**src/rtl/msfs_pkg.sv**
```systemverilog
// Shared constants and types for the minor frame schedule table.
package msfs_pkg;

  localparam int NUM_FRAMES      = 8;
  localparam int FRAME_W         = 3;
  localparam int SLOTS_PER_FRAME = 32;
  localparam int MSG_ID_WIDTH    = 8;
  localparam int IDX_W           = (SLOTS_PER_FRAME > 1) ? $clog2(SLOTS_PER_FRAME) : 1;
  localparam int CNT_W           = $clog2(SLOTS_PER_FRAME + 1);

  localparam int FRAC_STEP = 8;
  localparam int FRAC_MOD  = 50;
  localparam int SEC_MOD   = 60;
  localparam int MIN_MOD   = 60;
  localparam int HOUR_WRAP = 255;

  localparam logic OP_ADD = 1'b0;
  localparam logic OP_RUN = 1'b1;

  typedef enum logic [1:0] {
    KIND_ADD_OK  = 2'd0,
    KIND_ADD_OVF = 2'd1,
    KIND_MSG     = 2'd2,
    KIND_EMPTY   = 2'd3
  } kind_t;

  typedef struct packed {
    logic             acc_add;
    logic             acc_run;
    logic             emit;
    logic             emit_last;
    logic [IDX_W-1:0] rd_idx;
  } msfs_cmd_t;

  typedef struct packed {
    logic             can_load;
    logic             in_empty;
    logic [CNT_W-1:0] run_cnt;
  } msfs_sts_t;

endpackage

```
**src/rtl/msfs_in_if.sv**
```systemverilog
// Input item channel: operation request with valid/ready handshake.
interface msfs_in_if;
  logic       valid;
  logic       ready;
  logic       op;
  logic [7:0] msg_id;
  logic [2:0] phase;
  logic [1:0] rate_code;
  logic [2:0] frame;

  modport source(output valid, output op, output msg_id, output phase,
                 output rate_code, output frame, input ready);
  modport sink(input valid, input op, input msg_id, input phase,
               input rate_code, input frame, output ready);
endinterface

```
**src/rtl/msfs_out_if.sv**
```systemverilog
// Result item channel: status or scheduled message with time broadcast words.
interface msfs_out_if;
  logic        valid;
  logic        ready;
  logic [1:0]  kind;
  logic [2:0]  frame_out;
  logic [7:0]  msg_out;
  logic [15:0] time_high;
  logic [15:0] time_low;
  logic        last;

  modport source(output valid, output kind, output frame_out, output msg_out,
                 output time_high, output time_low, output last, input ready);
  modport sink(input valid, input kind, input frame_out, input msg_out,
               input time_high, input time_low, input last, output ready);
endinterface

```
**src/rtl/msfs_ram.sv**
```systemverilog
// Generic single-write, single-read RAM with registered read data.
module msfs_ram #(
  parameter int WIDTH = 8,
  parameter int DEPTH = 32
) (
  input  logic                                     clk,
  input  logic                                     we,
  input  logic [((DEPTH > 1) ? $clog2(DEPTH) : 1)-1:0] waddr,
  input  logic [WIDTH-1:0]                         wdata,
  input  logic [((DEPTH > 1) ? $clog2(DEPTH) : 1)-1:0] raddr,
  output logic [WIDTH-1:0]                         rdata
);

  logic [WIDTH-1:0] mem [DEPTH];

  always_ff @(posedge clk) begin
    if (we) begin
      mem[waddr] <= wdata;
    end
    rdata <= mem[raddr];
  end

endmodule

```
**src/rtl/msfs_dp.sv**
```systemverilog
// Datapath: frame RAMs, fill counts, time broadcast clock and result register.
module msfs_dp (
  input  logic                          clk,
  input  logic                          rst_n,
  input  msfs_pkg::msfs_cmd_t           cmd,
  output msfs_pkg::msfs_sts_t           sts,
  input  logic [7:0]                    in_msg_id,
  input  logic [2:0]                    in_phase,
  input  logic [1:0]                    in_rate_code,
  input  logic [msfs_pkg::FRAME_W-1:0]  in_frame,
  output logic                          out_valid,
  input  logic                          out_ready,
  output logic [1:0]                    out_kind,
  output logic [2:0]                    out_frame,
  output logic [7:0]                    out_msg,
  output logic [15:0]                   out_time_high,
  output logic [15:0]                   out_time_low,
  output logic                          out_last
);

  localparam int NF  = msfs_pkg::NUM_FRAMES;
  localparam int FW  = msfs_pkg::FRAME_W;
  localparam int IW  = msfs_pkg::IDX_W;
  localparam int CW  = msfs_pkg::CNT_W;
  localparam int MW  = msfs_pkg::MSG_ID_WIDTH;

  logic [CW-1:0] counts_r [NF];
  logic [NF-1:0] hit;
  logic [NF-1:0] full_vec;
  logic          full_any;
  logic [NF-1:0] we;
  logic [MW-1:0] id_w;
  logic [MW-1:0] rdata [NF];

  logic [7:0] hours_r, hours_nxt;
  logic [5:0] min_r, min_nxt;
  logic [5:0] sec_r, sec_nxt;
  logic [5:0] frac_r, frac_nxt;
  logic [6:0] frac_sum;
  logic [6:0] sec_inc;
  logic [6:0] min_inc;
  logic [7:0] hour_inc;
  logic       adv;

  logic [FW-1:0] run_frame_r;
  logic [CW-1:0] run_cnt_r;

  logic          out_valid_r;
  logic [1:0]    kind_r, kind_nxt;
  logic [2:0]    frame_out_r, frame_out_nxt;
  logic [7:0]    msg_r, msg_nxt;
  logic [15:0]   th_r;
  logic [15:0]   tl_r;
  logic          last_r, last_nxt;
  logic          load;
  logic [2:0]    low_mask;

  assign id_w     = MW'(in_msg_id);
  assign low_mask = 3'((4'd8 >> in_rate_code) - 4'd1);

  always_comb begin
    for (int f = 0; f < NF; f++) begin
      hit[f]      = ((3'(f) - in_phase) & low_mask) == 3'd0;
      full_vec[f] = counts_r[f] >= CW'(msfs_pkg::SLOTS_PER_FRAME);
    end
  end

  assign full_any = |(hit & full_vec);
  assign we       = (cmd.acc_add && !full_any) ? hit : '0;

  for (genvar g = 0; g < NF; g++) begin : g_frame
    msfs_ram #(
      .WIDTH(MW),
      .DEPTH(msfs_pkg::SLOTS_PER_FRAME)
    ) u_ram (
      .clk  (clk),
      .we   (we[g]),
      .waddr(counts_r[g][IW-1:0]),
      .wdata(id_w),
      .raddr(cmd.rd_idx),
      .rdata(rdata[g])
    );
  end

  // time broadcast clock, advanced on every run of frame zero
  assign adv = cmd.acc_run && (in_frame == '0);

  always_comb begin
    frac_sum = 7'(frac_r) + 7'(msfs_pkg::FRAC_STEP);
    sec_inc  = 7'(sec_r) + 7'd1;
    min_inc  = 7'(min_r) + 7'd1;
    hour_inc = hours_r + 8'd1;
    hours_nxt = hours_r;
    min_nxt   = min_r;
    sec_nxt   = sec_r;
    frac_nxt  = frac_r;
    if (adv) begin
      frac_nxt = 6'(frac_sum);
      if (frac_sum >= 7'(msfs_pkg::FRAC_MOD)) begin
        frac_nxt = 6'(frac_sum - 7'(msfs_pkg::FRAC_MOD));
        sec_nxt  = 6'(sec_inc);
        if (sec_inc >= 7'(msfs_pkg::SEC_MOD)) begin
          sec_nxt = '0;
          min_nxt = 6'(min_inc);
          if (min_inc >= 7'(msfs_pkg::MIN_MOD)) begin
            min_nxt   = '0;
            hours_nxt = (hour_inc == 8'(msfs_pkg::HOUR_WRAP)) ? 8'd0 : hour_inc;
          end
        end
      end
    end
  end

  always_comb begin
    kind_nxt      = kind_r;
    frame_out_nxt = frame_out_r;
    msg_nxt       = msg_r;
    last_nxt      = last_r;
    load          = 1'b0;
    if (cmd.acc_add) begin
      load          = 1'b1;
      kind_nxt      = full_any ? msfs_pkg::KIND_ADD_OVF : msfs_pkg::KIND_ADD_OK;
      frame_out_nxt = in_phase;
      msg_nxt       = 8'(id_w);
      last_nxt      = 1'b1;
    end else if (cmd.acc_run && sts.in_empty) begin
      load          = 1'b1;
      kind_nxt      = msfs_pkg::KIND_EMPTY;
      frame_out_nxt = 3'(in_frame);
      msg_nxt       = '0;
      last_nxt      = 1'b1;
    end else if (cmd.emit) begin
      load          = 1'b1;
      kind_nxt      = msfs_pkg::KIND_MSG;
      frame_out_nxt = 3'(run_frame_r);
      msg_nxt       = 8'(rdata[run_frame_r]);
      last_nxt      = cmd.emit_last;
    end
  end

  always_ff @(posedge clk) begin
    if (!rst_n) begin
      for (int f = 0; f < NF; f++) begin
        counts_r[f] <= '0;
      end
      hours_r     <= '0;
      min_r       <= '0;
      sec_r       <= '0;
      frac_r      <= '0;
      out_valid_r <= 1'b0;
    end else begin
      for (int f = 0; f < NF; f++) begin
        if (we[f]) begin
          counts_r[f] <= counts_r[f] + CW'(1);
        end
      end
      hours_r <= hours_nxt;
      min_r   <= min_nxt;
      sec_r   <= sec_nxt;
      frac_r  <= frac_nxt;
      if (load) begin
        out_valid_r <= 1'b1;
      end else if (out_ready) begin
        out_valid_r <= 1'b0;
      end
    end
  end

  always_ff @(posedge clk) begin
    if (cmd.acc_run) begin
      run_frame_r <= in_frame;
      run_cnt_r   <= counts_r[in_frame];
    end
    if (load) begin
      kind_r      <= kind_nxt;
      frame_out_r <= frame_out_nxt;
      msg_r       <= msg_nxt;
      last_r      <= last_nxt;
      th_r        <= {hours_nxt, 2'b00, min_nxt};
      tl_r        <= {2'b00, sec_nxt, 2'b00, frac_nxt};
    end
  end

  assign sts.can_load = !out_valid_r || out_ready;
  assign sts.in_empty = counts_r[in_frame] == '0;
  assign sts.run_cnt  = run_cnt_r;

  assign out_valid     = out_valid_r;
  assign out_kind      = kind_r;
  assign out_frame     = frame_out_r;
  assign out_msg       = msg_r;
  assign out_time_high = th_r;
  assign out_time_low  = tl_r;
  assign out_last      = last_r;

endmodule

```
**src/rtl/msfs_ctrl.sv**
```systemverilog
// Controller: input handshake and the sequencer that walks a frame's slots.
module msfs_ctrl (
  input  logic                 clk,
  input  logic                 rst_n,
  input  logic                 in_valid,
  input  logic                 in_op,
  output logic                 in_ready,
  output msfs_pkg::msfs_cmd_t  cmd,
  input  msfs_pkg::msfs_sts_t  sts
);

  localparam int IW = msfs_pkg::IDX_W;
  localparam int CW = msfs_pkg::CNT_W;

  typedef enum logic {
    S_IDLE,
    S_EMIT
  } state_t;

  state_t        state_r, state_nxt;
  logic [IW-1:0] idx_r, idx_nxt;
  logic          acc;

  assign in_ready = (state_r == S_IDLE) && sts.can_load;
  assign acc      = in_valid && in_ready;

  always_comb begin
    cmd.acc_add   = acc && (in_op == msfs_pkg::OP_ADD);
    cmd.acc_run   = acc && (in_op == msfs_pkg::OP_RUN);
    cmd.emit      = (state_r == S_EMIT) && sts.can_load;
    cmd.emit_last = (CW'(idx_r) + CW'(1)) == sts.run_cnt;
    cmd.rd_idx    = '0;
    state_nxt     = state_r;
    idx_nxt       = idx_r;
    case (state_r)
      S_IDLE: begin
        idx_nxt = '0;
        if (cmd.acc_run && !sts.in_empty) begin
          state_nxt = S_EMIT;
        end
      end
      S_EMIT: begin
        // read address runs one ahead so the RAM output tracks idx_r
        cmd.rd_idx = cmd.emit ? IW'(idx_r + IW'(1)) : idx_r;
        if (cmd.emit) begin
          idx_nxt = IW'(idx_r + IW'(1));
          if (cmd.emit_last) begin
            state_nxt = S_IDLE;
          end
        end
      end
      default: begin
        state_nxt = S_IDLE;
      end
    endcase
  end

  always_ff @(posedge clk) begin
    if (!rst_n) begin
      state_r <= S_IDLE;
      idx_r   <= '0;
    end else begin
      state_r <= state_nxt;
      idx_r   <= idx_nxt;
    end
  end

endmodule

```
**src/rtl/minor_frame_schedule_table.sv**
```systemverilog
// Top level of the minor frame schedule table.
// Usage:
//   in_if carries one request per item: op 0 adds msg_id to 1, 2, 4 or 8 of
//   the 8 minor frames (starting at phase, evenly spaced), op 1 runs frame.
//   out_if returns results: one add status per add, or per run the frame's
//   ids in insertion order with last on the final one, or one empty marker.
//   Running frame 0 advances the time broadcast clock before its results;
//   every result carries the current time words.
// Timing:
//   An add with no full target frame writes all target frames in the accept
//   cycle; its status is registered and shows in the next cycle, as does
//   a run's empty marker. A run's ids pass the registered RAM read and the
//   result register, one id per cycle while the receiver does not stall.
//   The next item is accepted once the run's last id is registered.
// Reset (rst_n low, synchronous) clears all frame counts, the clock and the
// result valid flag; the frame RAMs and the result data are not cleared.
// A stalled receiver holds the result register; the sequencer and input wait.
module minor_frame_schedule_table (
  input  logic             clk,
  input  logic             rst_n,
  msfs_in_if.sink          in_if,
  msfs_out_if.source       out_if
);

  msfs_pkg::msfs_cmd_t cmd;
  msfs_pkg::msfs_sts_t sts;
  logic                in_ready;

  assign in_if.ready = in_ready;

  msfs_ctrl u_ctrl (
    .clk     (clk),
    .rst_n   (rst_n),
    .in_valid(in_if.valid),
    .in_op   (in_if.op),
    .in_ready(in_ready),
    .cmd     (cmd),
    .sts     (sts)
  );

  msfs_dp u_dp (
    .clk          (clk),
    .rst_n        (rst_n),
    .cmd          (cmd),
    .sts          (sts),
    .in_msg_id    (in_if.msg_id),
    .in_phase     (in_if.phase),
    .in_rate_code (in_if.rate_code),
    .in_frame     (in_if.frame),
    .out_valid    (out_if.valid),
    .out_ready    (out_if.ready),
    .out_kind     (out_if.kind),
    .out_frame    (out_if.frame_out),
    .out_msg      (out_if.msg_out),
    .out_time_high(out_if.time_high),
    .out_time_low (out_if.time_low),
    .out_last     (out_if.last)
  );

endmodule

```
**src/flat_wrapper.sv**
```systemverilog
// flat-port wrapper written by rule: the top's interface ports become plain ports
module minor_frame_schedule_table_flat 
  (clk, rst_n, in_if_valid, in_if_op, in_if_msg_id, in_if_phase, in_if_rate_code, in_if_frame, in_if_ready, out_if_valid, out_if_kind, out_if_frame_out, out_if_msg_out, out_if_time_high, out_if_time_low, out_if_last, out_if_ready);
  msfs_in_if in_if_i ();
  msfs_out_if out_if_i ();
  input  logic clk;
  input  logic rst_n;
  input wire logic [$bits(in_if_i.valid)-1:0] in_if_valid;
  input wire logic [$bits(in_if_i.op)-1:0] in_if_op;
  input wire logic [$bits(in_if_i.msg_id)-1:0] in_if_msg_id;
  input wire logic [$bits(in_if_i.phase)-1:0] in_if_phase;
  input wire logic [$bits(in_if_i.rate_code)-1:0] in_if_rate_code;
  input wire logic [$bits(in_if_i.frame)-1:0] in_if_frame;
  output wire logic [$bits(in_if_i.ready)-1:0] in_if_ready;
  output wire logic [$bits(out_if_i.valid)-1:0] out_if_valid;
  output wire logic [$bits(out_if_i.kind)-1:0] out_if_kind;
  output wire logic [$bits(out_if_i.frame_out)-1:0] out_if_frame_out;
  output wire logic [$bits(out_if_i.msg_out)-1:0] out_if_msg_out;
  output wire logic [$bits(out_if_i.time_high)-1:0] out_if_time_high;
  output wire logic [$bits(out_if_i.time_low)-1:0] out_if_time_low;
  output wire logic [$bits(out_if_i.last)-1:0] out_if_last;
  input wire logic [$bits(out_if_i.ready)-1:0] out_if_ready;
  assign in_if_i.valid = in_if_valid;
  assign in_if_i.op = in_if_op;
  assign in_if_i.msg_id = in_if_msg_id;
  assign in_if_i.phase = in_if_phase;
  assign in_if_i.rate_code = in_if_rate_code;
  assign in_if_i.frame = in_if_frame;
  assign in_if_ready = in_if_i.ready;
  assign out_if_valid = out_if_i.valid;
  assign out_if_kind = out_if_i.kind;
  assign out_if_frame_out = out_if_i.frame_out;
  assign out_if_msg_out = out_if_i.msg_out;
  assign out_if_time_high = out_if_i.time_high;
  assign out_if_time_low = out_if_i.time_low;
  assign out_if_last = out_if_i.last;
  assign out_if_i.ready = out_if_ready;
  minor_frame_schedule_table u_core (.clk(clk), .rst_n(rst_n), .in_if(in_if_i), .out_if(out_if_i));
endmodule
```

════════════════════

→ PROBLEM REQUIREMENTS:
Among the entries, find every line holding "broadcast" and return it.

→ EXERCISE OUTPUT:
// Result item channel: status or scheduled message with time broadcast words.
// Datapath: frame RAMs, fill counts, time broadcast clock and result register.
  // time broadcast clock, advanced on every run of frame zero
//   Running frame 0 advances the time broadcast clock before its results;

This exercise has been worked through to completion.